INSTRUCTIONS FOR THE TASK -> Pull every line holding the string "summary" from the records below.

RECORDED INFORMATION ->
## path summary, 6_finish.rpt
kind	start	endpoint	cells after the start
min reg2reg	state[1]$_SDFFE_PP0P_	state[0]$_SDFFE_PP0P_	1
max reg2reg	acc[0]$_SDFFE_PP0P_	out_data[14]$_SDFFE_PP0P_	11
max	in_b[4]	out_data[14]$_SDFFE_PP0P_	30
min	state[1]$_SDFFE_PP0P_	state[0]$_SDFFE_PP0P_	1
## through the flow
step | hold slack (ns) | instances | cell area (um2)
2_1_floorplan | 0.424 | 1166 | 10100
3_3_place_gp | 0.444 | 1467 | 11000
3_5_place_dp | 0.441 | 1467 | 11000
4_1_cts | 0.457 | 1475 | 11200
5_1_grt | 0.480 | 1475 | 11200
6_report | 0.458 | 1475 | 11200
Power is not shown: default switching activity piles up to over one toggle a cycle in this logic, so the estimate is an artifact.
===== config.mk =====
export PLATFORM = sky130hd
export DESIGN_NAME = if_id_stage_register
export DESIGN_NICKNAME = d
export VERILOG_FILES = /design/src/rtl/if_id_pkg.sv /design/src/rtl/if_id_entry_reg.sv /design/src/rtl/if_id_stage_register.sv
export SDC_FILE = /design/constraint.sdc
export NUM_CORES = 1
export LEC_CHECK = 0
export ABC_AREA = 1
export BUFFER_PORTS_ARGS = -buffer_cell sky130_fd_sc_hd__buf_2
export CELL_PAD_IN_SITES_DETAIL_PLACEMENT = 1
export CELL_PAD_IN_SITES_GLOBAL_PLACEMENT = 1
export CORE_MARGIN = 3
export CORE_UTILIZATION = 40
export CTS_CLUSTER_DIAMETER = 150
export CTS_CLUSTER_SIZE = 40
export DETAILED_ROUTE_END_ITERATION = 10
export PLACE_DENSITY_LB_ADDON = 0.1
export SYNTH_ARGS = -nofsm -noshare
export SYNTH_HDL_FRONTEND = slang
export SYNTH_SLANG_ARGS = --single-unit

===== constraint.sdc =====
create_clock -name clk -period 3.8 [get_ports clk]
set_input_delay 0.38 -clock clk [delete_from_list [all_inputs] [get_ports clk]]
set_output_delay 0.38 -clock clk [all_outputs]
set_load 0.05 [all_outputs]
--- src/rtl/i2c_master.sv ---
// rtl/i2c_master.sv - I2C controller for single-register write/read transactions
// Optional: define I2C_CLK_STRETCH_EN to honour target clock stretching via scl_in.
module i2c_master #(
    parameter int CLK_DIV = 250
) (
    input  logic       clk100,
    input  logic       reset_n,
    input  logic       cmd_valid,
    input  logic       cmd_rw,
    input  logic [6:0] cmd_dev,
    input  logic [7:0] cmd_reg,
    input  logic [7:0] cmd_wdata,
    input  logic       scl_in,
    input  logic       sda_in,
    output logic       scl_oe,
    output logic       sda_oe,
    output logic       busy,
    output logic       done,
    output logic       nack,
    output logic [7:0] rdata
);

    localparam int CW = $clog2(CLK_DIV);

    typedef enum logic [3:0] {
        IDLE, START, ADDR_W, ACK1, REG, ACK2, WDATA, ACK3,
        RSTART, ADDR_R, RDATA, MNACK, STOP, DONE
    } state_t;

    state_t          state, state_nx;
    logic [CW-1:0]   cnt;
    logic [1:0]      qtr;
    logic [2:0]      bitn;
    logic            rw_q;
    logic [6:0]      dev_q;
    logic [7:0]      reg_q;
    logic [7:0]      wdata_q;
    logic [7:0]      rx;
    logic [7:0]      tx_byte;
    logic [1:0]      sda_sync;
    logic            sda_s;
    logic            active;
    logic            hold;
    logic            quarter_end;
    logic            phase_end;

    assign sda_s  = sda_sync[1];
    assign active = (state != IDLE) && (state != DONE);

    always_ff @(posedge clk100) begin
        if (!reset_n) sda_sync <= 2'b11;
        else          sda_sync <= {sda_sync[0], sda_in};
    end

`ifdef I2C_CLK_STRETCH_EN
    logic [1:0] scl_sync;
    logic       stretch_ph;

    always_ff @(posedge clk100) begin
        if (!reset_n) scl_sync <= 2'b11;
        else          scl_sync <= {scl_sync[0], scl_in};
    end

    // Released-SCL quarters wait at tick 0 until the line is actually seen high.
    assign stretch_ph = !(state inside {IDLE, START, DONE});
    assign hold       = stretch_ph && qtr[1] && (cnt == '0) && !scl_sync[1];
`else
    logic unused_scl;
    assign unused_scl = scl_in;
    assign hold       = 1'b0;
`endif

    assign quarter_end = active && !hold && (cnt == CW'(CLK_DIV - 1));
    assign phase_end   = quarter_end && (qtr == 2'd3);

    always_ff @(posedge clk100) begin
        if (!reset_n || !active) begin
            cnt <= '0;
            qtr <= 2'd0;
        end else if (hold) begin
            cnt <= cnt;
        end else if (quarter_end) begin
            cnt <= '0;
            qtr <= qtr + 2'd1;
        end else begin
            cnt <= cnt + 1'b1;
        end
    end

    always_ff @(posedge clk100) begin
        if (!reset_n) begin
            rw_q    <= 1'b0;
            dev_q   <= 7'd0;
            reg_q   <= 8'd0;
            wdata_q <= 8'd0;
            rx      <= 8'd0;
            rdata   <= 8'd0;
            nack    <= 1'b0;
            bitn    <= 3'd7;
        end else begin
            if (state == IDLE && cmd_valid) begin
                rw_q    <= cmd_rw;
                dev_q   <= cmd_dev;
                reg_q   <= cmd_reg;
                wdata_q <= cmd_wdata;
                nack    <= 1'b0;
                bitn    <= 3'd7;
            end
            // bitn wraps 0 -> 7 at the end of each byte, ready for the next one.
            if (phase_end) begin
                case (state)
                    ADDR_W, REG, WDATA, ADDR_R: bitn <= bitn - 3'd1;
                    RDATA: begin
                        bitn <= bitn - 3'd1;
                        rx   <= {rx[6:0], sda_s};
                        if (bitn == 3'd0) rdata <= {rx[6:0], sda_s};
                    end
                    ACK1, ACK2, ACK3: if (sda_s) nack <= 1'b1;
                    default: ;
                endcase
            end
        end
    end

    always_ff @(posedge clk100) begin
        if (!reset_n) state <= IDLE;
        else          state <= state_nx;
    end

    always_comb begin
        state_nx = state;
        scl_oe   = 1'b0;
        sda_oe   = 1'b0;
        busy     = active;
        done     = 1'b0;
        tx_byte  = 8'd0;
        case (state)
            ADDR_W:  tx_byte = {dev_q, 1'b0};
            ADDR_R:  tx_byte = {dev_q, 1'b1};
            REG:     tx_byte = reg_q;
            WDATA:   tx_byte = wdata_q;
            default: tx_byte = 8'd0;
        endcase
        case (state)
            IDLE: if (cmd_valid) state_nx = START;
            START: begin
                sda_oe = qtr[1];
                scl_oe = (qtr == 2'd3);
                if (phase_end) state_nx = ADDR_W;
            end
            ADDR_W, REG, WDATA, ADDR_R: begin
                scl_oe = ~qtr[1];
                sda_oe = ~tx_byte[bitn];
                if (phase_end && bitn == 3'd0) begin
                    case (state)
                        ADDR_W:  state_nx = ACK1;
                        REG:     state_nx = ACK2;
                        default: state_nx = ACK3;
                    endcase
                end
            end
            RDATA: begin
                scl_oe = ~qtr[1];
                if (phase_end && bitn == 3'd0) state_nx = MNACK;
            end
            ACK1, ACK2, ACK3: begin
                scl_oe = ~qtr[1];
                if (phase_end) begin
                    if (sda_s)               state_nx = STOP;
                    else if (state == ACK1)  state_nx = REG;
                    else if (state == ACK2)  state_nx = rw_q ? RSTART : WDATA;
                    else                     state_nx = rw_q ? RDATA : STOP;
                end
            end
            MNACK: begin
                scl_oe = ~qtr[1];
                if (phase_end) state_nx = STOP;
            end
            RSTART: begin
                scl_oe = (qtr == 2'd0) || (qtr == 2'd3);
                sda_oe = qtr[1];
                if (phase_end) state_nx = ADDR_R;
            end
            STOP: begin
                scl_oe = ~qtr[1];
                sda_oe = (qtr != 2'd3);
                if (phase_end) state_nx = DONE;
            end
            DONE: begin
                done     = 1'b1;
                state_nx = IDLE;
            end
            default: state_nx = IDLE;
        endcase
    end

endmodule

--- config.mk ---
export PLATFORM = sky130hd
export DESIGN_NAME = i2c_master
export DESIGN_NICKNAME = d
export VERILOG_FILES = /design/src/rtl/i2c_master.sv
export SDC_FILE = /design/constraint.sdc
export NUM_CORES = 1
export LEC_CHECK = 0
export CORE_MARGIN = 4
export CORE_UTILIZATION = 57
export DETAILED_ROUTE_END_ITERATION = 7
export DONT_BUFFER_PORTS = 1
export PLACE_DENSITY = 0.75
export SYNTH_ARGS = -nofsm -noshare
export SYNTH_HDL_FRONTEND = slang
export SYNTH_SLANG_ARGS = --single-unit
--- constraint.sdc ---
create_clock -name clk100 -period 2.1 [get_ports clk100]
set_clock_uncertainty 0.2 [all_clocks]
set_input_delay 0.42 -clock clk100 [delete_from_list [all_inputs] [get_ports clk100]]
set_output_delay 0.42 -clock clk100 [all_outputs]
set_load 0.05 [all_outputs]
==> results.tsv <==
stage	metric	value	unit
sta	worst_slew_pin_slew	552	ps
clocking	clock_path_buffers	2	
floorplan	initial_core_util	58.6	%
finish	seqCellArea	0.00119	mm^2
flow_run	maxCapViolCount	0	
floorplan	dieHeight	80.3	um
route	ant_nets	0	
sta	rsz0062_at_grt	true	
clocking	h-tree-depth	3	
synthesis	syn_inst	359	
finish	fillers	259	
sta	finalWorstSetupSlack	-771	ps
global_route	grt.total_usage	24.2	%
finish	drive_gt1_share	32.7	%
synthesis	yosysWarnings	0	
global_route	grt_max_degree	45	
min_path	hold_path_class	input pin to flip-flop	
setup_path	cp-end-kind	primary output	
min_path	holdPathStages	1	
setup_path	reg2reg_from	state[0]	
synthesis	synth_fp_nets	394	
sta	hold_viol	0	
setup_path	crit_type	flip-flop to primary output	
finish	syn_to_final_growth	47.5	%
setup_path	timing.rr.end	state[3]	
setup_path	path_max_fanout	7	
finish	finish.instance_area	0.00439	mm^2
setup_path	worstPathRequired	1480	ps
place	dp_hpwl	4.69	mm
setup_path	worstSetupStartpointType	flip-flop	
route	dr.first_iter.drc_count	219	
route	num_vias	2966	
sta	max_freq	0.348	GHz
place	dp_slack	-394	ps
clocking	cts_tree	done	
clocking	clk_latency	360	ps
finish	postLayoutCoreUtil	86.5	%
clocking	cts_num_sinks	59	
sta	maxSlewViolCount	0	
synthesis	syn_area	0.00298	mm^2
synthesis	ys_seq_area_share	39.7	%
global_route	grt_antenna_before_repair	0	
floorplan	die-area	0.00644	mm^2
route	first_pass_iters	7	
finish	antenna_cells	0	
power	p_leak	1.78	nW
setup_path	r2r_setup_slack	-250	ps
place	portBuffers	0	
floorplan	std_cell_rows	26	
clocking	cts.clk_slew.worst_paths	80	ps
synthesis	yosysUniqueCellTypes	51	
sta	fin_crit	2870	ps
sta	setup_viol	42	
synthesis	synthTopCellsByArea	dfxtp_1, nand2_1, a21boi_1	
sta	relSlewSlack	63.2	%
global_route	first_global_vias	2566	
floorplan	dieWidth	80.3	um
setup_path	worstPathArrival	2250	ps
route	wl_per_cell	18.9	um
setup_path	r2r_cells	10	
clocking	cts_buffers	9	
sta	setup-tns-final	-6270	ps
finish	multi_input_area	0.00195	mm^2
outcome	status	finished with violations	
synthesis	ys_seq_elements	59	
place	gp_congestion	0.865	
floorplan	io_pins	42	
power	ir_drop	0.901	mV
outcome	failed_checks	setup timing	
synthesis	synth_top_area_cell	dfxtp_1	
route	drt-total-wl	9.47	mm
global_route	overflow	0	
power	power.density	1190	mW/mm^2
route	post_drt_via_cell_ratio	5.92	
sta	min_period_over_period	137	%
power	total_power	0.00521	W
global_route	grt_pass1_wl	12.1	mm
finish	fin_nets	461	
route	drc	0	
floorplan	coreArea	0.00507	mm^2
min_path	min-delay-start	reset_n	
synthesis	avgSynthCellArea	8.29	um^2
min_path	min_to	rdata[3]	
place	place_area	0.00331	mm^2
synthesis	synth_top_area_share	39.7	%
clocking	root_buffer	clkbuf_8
* * *
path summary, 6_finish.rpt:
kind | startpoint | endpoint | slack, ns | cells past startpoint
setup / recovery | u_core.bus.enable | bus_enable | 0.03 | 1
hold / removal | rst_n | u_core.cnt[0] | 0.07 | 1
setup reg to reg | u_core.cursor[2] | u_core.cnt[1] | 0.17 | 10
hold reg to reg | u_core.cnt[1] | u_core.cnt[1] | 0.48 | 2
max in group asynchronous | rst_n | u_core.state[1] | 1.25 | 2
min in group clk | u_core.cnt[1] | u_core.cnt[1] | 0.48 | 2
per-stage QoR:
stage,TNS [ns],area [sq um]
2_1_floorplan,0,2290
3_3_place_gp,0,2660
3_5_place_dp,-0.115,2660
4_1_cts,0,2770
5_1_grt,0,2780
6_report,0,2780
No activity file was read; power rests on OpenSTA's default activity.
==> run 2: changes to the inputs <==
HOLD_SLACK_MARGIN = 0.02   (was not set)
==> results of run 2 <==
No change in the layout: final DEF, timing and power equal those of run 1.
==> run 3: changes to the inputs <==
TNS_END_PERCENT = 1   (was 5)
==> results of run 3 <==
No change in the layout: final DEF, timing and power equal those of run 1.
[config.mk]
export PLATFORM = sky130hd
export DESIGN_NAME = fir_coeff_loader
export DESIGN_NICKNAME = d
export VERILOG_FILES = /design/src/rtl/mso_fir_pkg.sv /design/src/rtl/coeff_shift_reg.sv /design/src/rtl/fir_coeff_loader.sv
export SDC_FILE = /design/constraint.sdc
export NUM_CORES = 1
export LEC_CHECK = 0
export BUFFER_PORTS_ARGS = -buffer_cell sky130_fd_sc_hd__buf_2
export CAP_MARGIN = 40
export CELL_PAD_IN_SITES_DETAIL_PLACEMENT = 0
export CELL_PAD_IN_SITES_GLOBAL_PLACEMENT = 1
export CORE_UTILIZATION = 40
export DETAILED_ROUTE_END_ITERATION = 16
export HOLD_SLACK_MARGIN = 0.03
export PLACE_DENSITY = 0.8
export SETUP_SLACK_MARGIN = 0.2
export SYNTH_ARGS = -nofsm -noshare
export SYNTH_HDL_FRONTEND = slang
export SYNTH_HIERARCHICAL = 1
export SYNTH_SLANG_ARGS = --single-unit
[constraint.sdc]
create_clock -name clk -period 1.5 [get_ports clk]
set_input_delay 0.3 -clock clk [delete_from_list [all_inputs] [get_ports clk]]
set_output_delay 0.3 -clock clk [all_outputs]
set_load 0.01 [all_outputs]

TASK ANSWER ->
## path summary, 6_finish.rpt
path summary, 6_finish.rpt:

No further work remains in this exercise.